On Monday, President Donald Trump visited Utah to announce the largest reductions to national monuments in U.S. history. His order will shrink two national monuments, Bears Ears and Grand Staircase–Escalante, by roughly 2 million acres in total. The decision has drawn the ire of environmental groups and Democratic legislators but has been applauded by Republican lawmakers and locals who want the land to remain open to multiple uses. Legal challenges to the action have already been filed.
But for every fit of rage over Trump’s executive decision, there is an equal and opposite reaction against the creation of national monuments, in which presidents can restrict land use across vast swathes of the rural West — all without congressional approval. Whether you agree with Trump’s monument reductions or not, it’s time to put aside our selective outrage over executive authority and roll back the century-old law that got us into this situation in the first place.
The fight centers on the use of the Antiquities Act of 1906, a Progressive Era law that allows presidents to unilaterally set aside federal lands to protect objects of historical, cultural, or scientific significance. The act was designed mainly to prevent looting of Indian artifacts, and designations made under it were to be confined to “the smallest area compatible with proper care and management” of the protected objects.
In recent decades, however, the 111-year-old law has been abused as a large-scale conservation policy issued by presidential proclamation. Since 1996, both Republican and Democratic presidents have used it to set aside more than 11 million acres of land, as well as about 760 million acres of ocean as marine monuments. President Barack Obama, no stranger to executive authority, used the act to create more national monuments than any other president.
To see why such designations are so controversial, look no further than Bears Ears. Obama created the 1.35 million-acre monument in the final weeks of his presidency despite opposition from Utah’s governor, its state legislature, and its entire congressional delegation. A legislative proposal, known as the Public Land Initiative, sought to reach a “grand bargain” that would protect some areas of the region in exchange for opening other lands for resource development. That effort, which was several years in the making, was upended by Obama’s unilateral designation.
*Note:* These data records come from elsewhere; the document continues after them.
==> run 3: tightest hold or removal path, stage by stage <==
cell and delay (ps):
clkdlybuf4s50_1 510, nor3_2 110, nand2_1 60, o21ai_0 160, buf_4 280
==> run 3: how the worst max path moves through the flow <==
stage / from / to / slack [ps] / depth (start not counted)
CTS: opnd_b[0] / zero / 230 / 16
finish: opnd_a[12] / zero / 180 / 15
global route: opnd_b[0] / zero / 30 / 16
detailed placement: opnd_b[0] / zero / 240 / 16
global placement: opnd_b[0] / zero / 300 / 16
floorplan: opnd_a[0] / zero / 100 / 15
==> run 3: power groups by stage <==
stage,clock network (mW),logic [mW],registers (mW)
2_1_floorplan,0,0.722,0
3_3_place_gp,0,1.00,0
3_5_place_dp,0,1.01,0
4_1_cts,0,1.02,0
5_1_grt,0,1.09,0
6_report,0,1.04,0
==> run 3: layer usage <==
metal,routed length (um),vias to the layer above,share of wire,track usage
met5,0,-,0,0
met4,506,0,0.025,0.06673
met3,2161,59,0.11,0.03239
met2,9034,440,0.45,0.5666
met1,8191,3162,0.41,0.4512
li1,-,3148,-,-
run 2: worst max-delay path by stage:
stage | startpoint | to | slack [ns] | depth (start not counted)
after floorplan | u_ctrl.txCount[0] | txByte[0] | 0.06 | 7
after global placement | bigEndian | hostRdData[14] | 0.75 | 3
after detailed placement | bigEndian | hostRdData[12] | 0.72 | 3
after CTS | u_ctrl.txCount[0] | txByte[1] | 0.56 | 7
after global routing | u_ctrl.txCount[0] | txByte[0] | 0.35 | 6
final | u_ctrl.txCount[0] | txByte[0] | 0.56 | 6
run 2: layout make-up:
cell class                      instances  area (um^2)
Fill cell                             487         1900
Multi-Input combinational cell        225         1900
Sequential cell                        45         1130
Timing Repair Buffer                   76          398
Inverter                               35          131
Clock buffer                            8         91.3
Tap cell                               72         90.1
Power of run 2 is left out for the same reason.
--- src/rtl/cct_pkg.sv ---
package cct_pkg;

    localparam int unsigned TMR_W = 32;

    typedef enum logic {
        SEL_COUNT = 1'b0,
        SEL_CMP   = 1'b1
    } cct_sel_e;

    typedef enum logic [1:0] {
        PWR_ACTIVE  = 2'd0,
        PWR_SLEEP   = 2'd1,
        PWR_DEEPOFF = 2'd2
    } cct_pwr_e;

    typedef struct packed {
        logic        wr_count;
        logic        wr_cmp;
        logic        run;
        logic        deep;
    } cct_ctl_t;

    // Deep-off dominates sleep
    function automatic cct_pwr_e decode_pwr(input logic sleep, input logic deepoff);
        if (deepoff)    return PWR_DEEPOFF;
        else if (sleep) return PWR_SLEEP;
        else            return PWR_ACTIVE;
    endfunction

    function automatic logic run_enable(input logic stop, input cct_pwr_e pwr);
        return !stop && (pwr != PWR_DEEPOFF);
    endfunction

endpackage
--- src/rtl/hpx_addr_latch.sv ---
// Captures the strap pins on the first clock after synchronous reset is
// released and holds them until the next reset.
// Assumes the pins are stable around reset release.
module hpx_addr_latch #(
    parameter int PIN_W = 4
) (
    input  logic             clk,
    input  logic             rst_n,
    input  logic [PIN_W-1:0] pins,
    output logic [PIN_W-1:0] latched
);
    logic armed_q;

    // One-shot capture armed by reset
    always_ff @(posedge clk) begin
        if (!rst_n) begin
            armed_q <= 1'b1;
            latched <= '0;
        end else if (armed_q) begin
            latched <= pins;
            armed_q <= 1'b0;
        end
    end
endmodule

--- src/rtl/hpx_change_det.sv ---
// Tracks whether the hot-plug output vector differs from what was last
// taken for writing. Presents the vector padded to the snapshot width.
// Assumes 'take' is asserted on the cycle a write is launched; a change
// seen in that same cycle is already covered by the captured value.
module hpx_change_det
    import hpx_pkg::*;
#(
    parameter int OUT_W = 16
) (
    input  logic              clk,
    input  logic              rst_n,
    input  logic [OUT_W-1:0]  vec,
    input  logic              take,
    output logic              pending,
    output logic [SNAP_W-1:0] snap
);
    logic [OUT_W-1:0] prev_q;

    // Pad the output vector to the snapshot width
    generate
        if (OUT_W < SNAP_W) begin : g_pad
            assign snap = {{(SNAP_W-OUT_W){1'b0}}, vec};
        end else begin : g_full
            assign snap = vec[SNAP_W-1:0];
        end
    endgenerate

    // Edge detection on the vector and dirty flag upkeep
    always_ff @(posedge clk) begin
        if (!rst_n) begin
            prev_q  <= '0;
            pending <= 1'b0;
        end else begin
            prev_q  <= vec;
            pending <= take ? 1'b0 : (pending | (vec != prev_q));
        end
    end
endmodule

--- src/rtl/hpx_xact_fsm.sv ---
// Sequences whole-snapshot read and write transactions on the byte engine.
// Reads win over writes. A NACK leads to a stop, sets the sticky error and
// allows one retry. Assumes exp interrupt is already synchronous to clk.
module hpx_xact_fsm
    import hpx_pkg::*;
#(
    parameter logic [6:0] EXP_ADDR = 7'h20,
    parameter int         IN_W     = 16
) (
    input  logic              clk,
    input  logic              rst_n,
    input  logic              cfg_done,
    input  logic              rd_req,
    input  logic              wr_pending,
    input  logic [SNAP_W-1:0] wr_value,
    output logic              wr_take,
    output logic [IN_W-1:0]   rd_snap,
    output logic              cmd_valid,
    output logic [1:0]        cmd_op,
    output logic [7:0]        cmd_data,
    output logic              cmd_last,
    input  logic              cmd_done,
    input  logic              cmd_ack,
    input  logic [7:0]        cmd_rdata,
    output logic              err_flag
);
    hpx_state_e        st_q;
    hpx_op_e           op_sel;
    logic              ready_q, is_rd_q, retried_q, abort_q;
    logic [SNAP_W-1:0] snap_q;
    logic              launch_rd, launch_wr;

    assign launch_rd = (st_q == S_IDLE) && ready_q && rd_req;
    assign launch_wr = (st_q == S_IDLE) && ready_q && !rd_req && wr_pending;
    assign wr_take   = launch_wr;

    // Command decode from the current state
    always_comb begin
        op_sel   = OP_STOP;
        cmd_data = 8'h00;
        unique case (st_q)
            S_ADDR: begin
                op_sel   = OP_START;
                cmd_data = {EXP_ADDR, is_rd_q};
            end
            S_BYTE0: begin
                op_sel   = is_rd_q ? OP_READ : OP_WRITE;
                cmd_data = is_rd_q ? 8'h00 : snap_q[7:0];
            end
            S_BYTE1: begin
                op_sel   = is_rd_q ? OP_READ : OP_WRITE;
                cmd_data = is_rd_q ? 8'h00 : snap_q[15:8];
            end
            default: begin
                op_sel   = OP_STOP;
                cmd_data = 8'h00;
            end
        endcase
    end

    assign cmd_valid = (st_q != S_IDLE);
    assign cmd_op    = op_sel;
    assign cmd_last  = (st_q == S_BYTE1) && is_rd_q;

    // Transaction sequencing, retry and snapshot publication
    always_ff @(posedge clk) begin
        if (!rst_n) begin
            st_q      <= S_IDLE;
            ready_q   <= 1'b0;
            is_rd_q   <= 1'b0;
            retried_q <= 1'b0;
            abort_q   <= 1'b0;
            snap_q    <= '0;
            rd_snap   <= '0;
            err_flag  <= 1'b0;
        end else begin
            if (cfg_done) ready_q <= 1'b1;
            unique case (st_q)
                S_IDLE: begin
                    if (launch_rd || launch_wr) begin
                        is_rd_q   <= launch_rd;
                        retried_q <= 1'b0;
                        abort_q   <= 1'b0;
                        st_q      <= S_ADDR;
                        if (launch_wr) snap_q <= wr_value;
                    end
                end
                S_ADDR: if (cmd_done) begin
                    abort_q <= !cmd_ack;
                    st_q    <= cmd_ack ? S_BYTE0 : S_STOP;
                end
                S_BYTE0: if (cmd_done) begin
                    if (is_rd_q) begin
                        snap_q[7:0] <= cmd_rdata;
                        st_q        <= S_BYTE1;
                    end else begin
                        abort_q <= !cmd_ack;
                        st_q    <= cmd_ack ? S_BYTE1 : S_STOP;
                    end
                end
                S_BYTE1: if (cmd_done) begin
                    if (is_rd_q) snap_q[15:8] <= cmd_rdata;
                    else         abort_q      <= !cmd_ack;
                    st_q <= S_STOP;
                end
                S_STOP: if (cmd_done) begin
                    if (abort_q) begin
                        err_flag <= 1'b1;
                        if (!retried_q) begin
                            retried_q <= 1'b1;
                            abort_q   <= 1'b0;
                            st_q      <= S_ADDR;
                        end else begin
                            st_q <= S_IDLE;
                        end
                    end else begin
                        if (is_rd_q) rd_snap <= snap_q[IN_W-1:0];
                        st_q <= S_IDLE;
                    end
                end
                default: st_q <= S_IDLE;
            endcase
        end
    end
endmodule
## config.mk

```make
export PLATFORM = sky130hd
export DESIGN_NAME = pupil_moment_acc
export DESIGN_NICKNAME = d
export VERILOG_FILES = /design/src/rtl/pma_pkg.sv /design/src/rtl/pma_bit_cell.sv /design/src/rtl/pma_ripple_acc.sv /design/src/rtl/pma_column.sv /design/src/rtl/pma_seq.sv /design/src/rtl/pupil_moment_acc.sv
export SDC_FILE = /design/constraint.sdc
export NUM_CORES = 1
export LEC_CHECK = 0
export ABC_AREA = 1
export BUFFER_PORTS_ARGS = -buffer_cell sky130_fd_sc_hd__buf_2
export CAP_MARGIN = 40
export CORE_ASPECT_RATIO = 0.8
export CORE_UTILIZATION = 45
export CTS_CLUSTER_SIZE = 25
export DETAILED_ROUTE_END_ITERATION = 12
export HOLD_SLACK_MARGIN = 0.15
export SETUP_SLACK_MARGIN = 0.02
export SLEW_MARGIN = 20
export SYNTH_ARGS = -nofsm -noshare
export SYNTH_HDL_FRONTEND = slang
export SYNTH_HIERARCHICAL = 1
export SYNTH_SLANG_ARGS = --single-unit
```

## constraint.sdc

```tcl
create_clock -name clk -period 23.3 [get_ports clk]
set_clock_uncertainty 0.05 [all_clocks]
set_input_delay 1.165 -clock clk [delete_from_list [all_inputs] [get_ports clk]]
set_output_delay 1.165 -clock clk [all_outputs]
set_load 0.03 [all_outputs]
```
Such is the reality of the Antiquities Act. With just the stroke of a pen, the president can avoid the democratic processes inherent to federal lawmaking and dictate land-use restrictions on locals halfway across the continent. (In its Bears Ears announcement, the Obama White House tweeted an image of the wrong area, posting a picture of Arches National Park, which is 120 miles away). And because such designations usually happen in the final days of an administration, others are left to deal with the consequences. After all, if it was good policy, it wouldn’t require an eleventh-hour presidential proclamation.
The law also undermines the potential for compromise, which is at the heart of the legislative process. Why would environmental groups come to the bargaining table in good faith when they could instead simply lobby the White House to declare a monument? With a powerful tool like the Antiquities Act at their disposal, there’s no need to waste time finding a sensible middle ground. The same could be said of the Trump administration’s monument reductions. As long as such decisions can be made by presidential fiat (assuming Trump’s proclamation withstands legal challenges), any effort may last only as long as the sitting president’s term in the West Wing.
Lasting reform will require action from Congress. And that may be coming. A House committee recently approved a bill to limit the size of monuments that a president can designate via executive authority.
Earlier this year, Trump instructed Interior Secretary Ryan Zinke to review 27 large monuments created since 1996. In his final report, which was released on Tuesday, Zinke recommends shrinking several other monuments, such as Gold Butte in Nevada and Cascade-Siskiyou in Oregon and California. Zinke also recommends a relaxation of restrictions in some monuments to allow more livestock-grazing, timber-harvesting, and commercial fishing.
But lasting reform will require action from Congress. And that may be coming. The U.S. House Natural Resources Committee recently approved a bill from Rob Bishop (R., Utah) to overhaul the Antiquities Act by limiting the size of monuments that a president can designate via executive authority. Under Bishop’s bill, designations larger than 640 acres would require public input. Larger monuments, up to a maximum of 85,000 acres, would also need approval from the local and state lawmakers impacted by the designations.
The proposed legislation would also clarify the scope of the Antiquities Act by imposing strict limits on which “antiquities” the law can be used to protect. Whereas past presidents have used the act to conserve such things as geological formations and natural landscapes and even to protect biological diversity, Bishop’s bill would define “objects of antiquity” as “relics,” “artifacts,” “skeletal remains,” “fossils,” and “certain buildings” already constructed. The bill would also codify the president’s powers to reduce the size of monuments made by their predecessors — a legal question that Trump is already testing.
In the end, the best outcome would be to reform the Antiquities Act to put an end once and for all to its abuse by lame-duck, legacy-seeking presidents. There is a right way to set aside large areas of federal land in a relatively permanent way, and it’s through legislative action — just as national parks and federal wilderness areas are created. Executive actions that seek to bypass that process are, and should be, prone to fail.